I am trying to write non-intrusive boost::serialization routines for a nested class with a private member. Unfortunately, I fail to convince g++ that the serialization routine is a friend of the inner class. It seems g++ requires a forward declaration of the serialization routine, which in turn would need a forward declaration of the nested class, which in turn cannot be done in C++. Am I missing something or is this just not possible? clang++ in contrast does not need a forward declaration and has no problems with the code below. The following code illustrates the problem:
#include <boost/archive/text_oarchive.hpp>
class Outer;
//class Outer::Inner; // Not valid C++
namespace boost
{
namespace serialization
{
template <class Archive>
void serialize(Archive &ar, Outer& outer, const unsigned int version);
//template <class Archive>
//void serialize(Archive &ar, Outer::Inner& inner, const unsigned int version); // Cannot be done since forward declaration of nested class not possible.
}
}
class Outer
{
class Inner
{
int member_{42};
template <class Archive>
friend void boost::serialization::serialize(Archive &ar, Outer::Inner &inner, const unsigned int version); // This does not work with gcc since the compiler seems to expect a forward declaration, which cannot be done (see above).
};
Inner inner_;
template <class Archive>
friend void boost::serialization::serialize(Archive &ar, Outer &outer, const unsigned int version);
template <class Archive>
friend void boost::serialization::serialize(Archive &ar, Inner &inner, const unsigned int version);
};
namespace boost
{
namespace serialization
{
template <class Archive>
void serialize(Archive &ar, Outer& outer, const unsigned int version)
{
ar & outer.inner_;
}
template <class Archive>
void serialize(Archive &ar, Outer::Inner& inner, const unsigned int version)
{
ar & inner.member_;
}
}
}
int main()
{
Outer outer;
boost::archive::text_oarchive(std::cout) << outer;
}
To be compiled with -std=c++11
and -lboost_serialization
. Compilation with g++ complains that member_
is private even though a friend declaration is present. Is g++ right in refusing the friend declaration in the inner class?
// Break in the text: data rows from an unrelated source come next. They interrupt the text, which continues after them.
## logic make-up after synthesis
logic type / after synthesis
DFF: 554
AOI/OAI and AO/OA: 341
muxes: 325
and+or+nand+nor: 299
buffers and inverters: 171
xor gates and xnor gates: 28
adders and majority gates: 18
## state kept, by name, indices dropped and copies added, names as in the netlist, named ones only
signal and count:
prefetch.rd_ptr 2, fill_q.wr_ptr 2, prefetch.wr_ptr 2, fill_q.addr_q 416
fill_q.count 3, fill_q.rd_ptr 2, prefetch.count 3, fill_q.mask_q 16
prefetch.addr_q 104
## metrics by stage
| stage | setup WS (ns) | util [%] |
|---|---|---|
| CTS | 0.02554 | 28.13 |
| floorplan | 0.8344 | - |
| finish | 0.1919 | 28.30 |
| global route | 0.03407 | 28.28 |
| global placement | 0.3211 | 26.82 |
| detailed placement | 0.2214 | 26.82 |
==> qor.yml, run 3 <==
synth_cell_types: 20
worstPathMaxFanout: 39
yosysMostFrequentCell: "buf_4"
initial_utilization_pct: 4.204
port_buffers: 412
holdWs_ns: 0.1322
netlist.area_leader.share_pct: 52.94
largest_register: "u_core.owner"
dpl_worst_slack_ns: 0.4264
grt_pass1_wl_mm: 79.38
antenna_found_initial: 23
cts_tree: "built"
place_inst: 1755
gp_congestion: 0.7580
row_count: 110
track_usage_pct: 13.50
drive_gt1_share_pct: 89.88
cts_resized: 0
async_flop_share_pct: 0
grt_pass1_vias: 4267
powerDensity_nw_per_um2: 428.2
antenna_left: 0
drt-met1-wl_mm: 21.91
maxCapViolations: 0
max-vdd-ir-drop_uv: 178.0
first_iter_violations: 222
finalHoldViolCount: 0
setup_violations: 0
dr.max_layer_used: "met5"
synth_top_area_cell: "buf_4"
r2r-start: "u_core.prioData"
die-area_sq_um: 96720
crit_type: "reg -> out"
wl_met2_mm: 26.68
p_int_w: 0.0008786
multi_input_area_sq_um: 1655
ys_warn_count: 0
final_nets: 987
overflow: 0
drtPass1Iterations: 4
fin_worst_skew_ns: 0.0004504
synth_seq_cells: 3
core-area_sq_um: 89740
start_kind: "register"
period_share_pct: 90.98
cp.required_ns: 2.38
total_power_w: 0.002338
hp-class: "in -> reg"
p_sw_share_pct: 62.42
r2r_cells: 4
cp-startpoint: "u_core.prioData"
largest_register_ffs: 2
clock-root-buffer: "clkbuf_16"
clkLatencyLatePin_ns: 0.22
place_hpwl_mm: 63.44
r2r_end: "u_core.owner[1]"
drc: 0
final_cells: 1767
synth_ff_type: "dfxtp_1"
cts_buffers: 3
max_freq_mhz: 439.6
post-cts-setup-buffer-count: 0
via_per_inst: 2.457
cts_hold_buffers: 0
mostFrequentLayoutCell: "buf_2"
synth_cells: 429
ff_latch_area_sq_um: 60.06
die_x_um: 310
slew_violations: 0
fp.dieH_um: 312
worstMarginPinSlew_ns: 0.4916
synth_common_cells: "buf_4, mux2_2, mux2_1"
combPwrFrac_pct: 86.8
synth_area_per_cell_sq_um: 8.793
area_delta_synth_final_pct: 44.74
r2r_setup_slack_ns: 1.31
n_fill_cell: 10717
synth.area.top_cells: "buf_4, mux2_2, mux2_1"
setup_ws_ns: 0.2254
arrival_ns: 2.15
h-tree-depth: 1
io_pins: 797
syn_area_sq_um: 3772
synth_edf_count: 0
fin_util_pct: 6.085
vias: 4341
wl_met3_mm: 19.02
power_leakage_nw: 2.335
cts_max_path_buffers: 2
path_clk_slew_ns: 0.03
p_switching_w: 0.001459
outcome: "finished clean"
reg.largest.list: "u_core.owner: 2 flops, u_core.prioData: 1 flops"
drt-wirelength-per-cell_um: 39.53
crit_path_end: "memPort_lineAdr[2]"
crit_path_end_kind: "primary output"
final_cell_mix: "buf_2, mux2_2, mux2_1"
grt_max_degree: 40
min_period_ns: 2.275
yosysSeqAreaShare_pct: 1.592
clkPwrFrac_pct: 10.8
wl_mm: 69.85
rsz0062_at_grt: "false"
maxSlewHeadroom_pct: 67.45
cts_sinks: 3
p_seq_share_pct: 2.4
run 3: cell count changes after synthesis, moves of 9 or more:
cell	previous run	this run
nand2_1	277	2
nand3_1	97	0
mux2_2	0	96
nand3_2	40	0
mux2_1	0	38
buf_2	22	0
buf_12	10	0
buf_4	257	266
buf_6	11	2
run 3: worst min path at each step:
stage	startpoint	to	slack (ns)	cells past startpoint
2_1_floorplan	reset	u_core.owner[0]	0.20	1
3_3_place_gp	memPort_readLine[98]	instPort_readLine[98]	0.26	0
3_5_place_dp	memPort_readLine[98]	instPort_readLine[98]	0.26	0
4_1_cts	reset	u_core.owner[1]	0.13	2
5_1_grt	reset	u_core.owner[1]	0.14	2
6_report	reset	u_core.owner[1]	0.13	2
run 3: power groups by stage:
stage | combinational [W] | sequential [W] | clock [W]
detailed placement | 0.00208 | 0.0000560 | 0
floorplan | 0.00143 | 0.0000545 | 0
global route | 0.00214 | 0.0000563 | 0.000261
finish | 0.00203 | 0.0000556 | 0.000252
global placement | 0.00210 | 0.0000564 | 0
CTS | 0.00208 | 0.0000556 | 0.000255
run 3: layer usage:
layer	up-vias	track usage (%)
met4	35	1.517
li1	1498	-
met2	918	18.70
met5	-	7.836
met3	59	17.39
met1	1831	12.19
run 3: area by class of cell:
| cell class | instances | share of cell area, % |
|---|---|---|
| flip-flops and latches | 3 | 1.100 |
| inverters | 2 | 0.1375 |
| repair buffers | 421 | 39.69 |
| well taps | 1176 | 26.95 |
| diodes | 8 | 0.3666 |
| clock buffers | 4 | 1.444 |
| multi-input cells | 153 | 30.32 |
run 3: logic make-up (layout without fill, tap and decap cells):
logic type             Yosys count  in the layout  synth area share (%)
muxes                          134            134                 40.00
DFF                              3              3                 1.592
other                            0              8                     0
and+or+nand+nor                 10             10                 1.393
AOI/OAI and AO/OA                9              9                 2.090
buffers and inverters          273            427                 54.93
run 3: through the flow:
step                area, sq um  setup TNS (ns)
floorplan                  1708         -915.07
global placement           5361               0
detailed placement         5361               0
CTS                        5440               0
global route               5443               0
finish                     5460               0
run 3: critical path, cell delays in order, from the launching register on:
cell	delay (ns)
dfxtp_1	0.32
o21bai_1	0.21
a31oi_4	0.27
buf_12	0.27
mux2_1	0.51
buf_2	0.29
When the declarator-id is qualified, the declaration shall refer to a previously declared member of the class or namespace to which the qualifier refers (or, in the case of a namespace, of an element of the inline namespace set of that namespace ([namespace.def])) or to a specialization thereof; [...].
In other words, a declaration (including a friend declaration) with a qualified name must refer to something previously declared. So GCC is sort of correct in rejecting the code, but it should have rejected it earlier, and the diagnostic is rather confusing. (Note that it will reject it on the spot if the thing being friended is a previously-undeclared plain function and not a template.)
Also, requiring friend access sort of defeats the point of non-intrusive serialization in the first place (which is to allow you to serialize a class without changing its definition).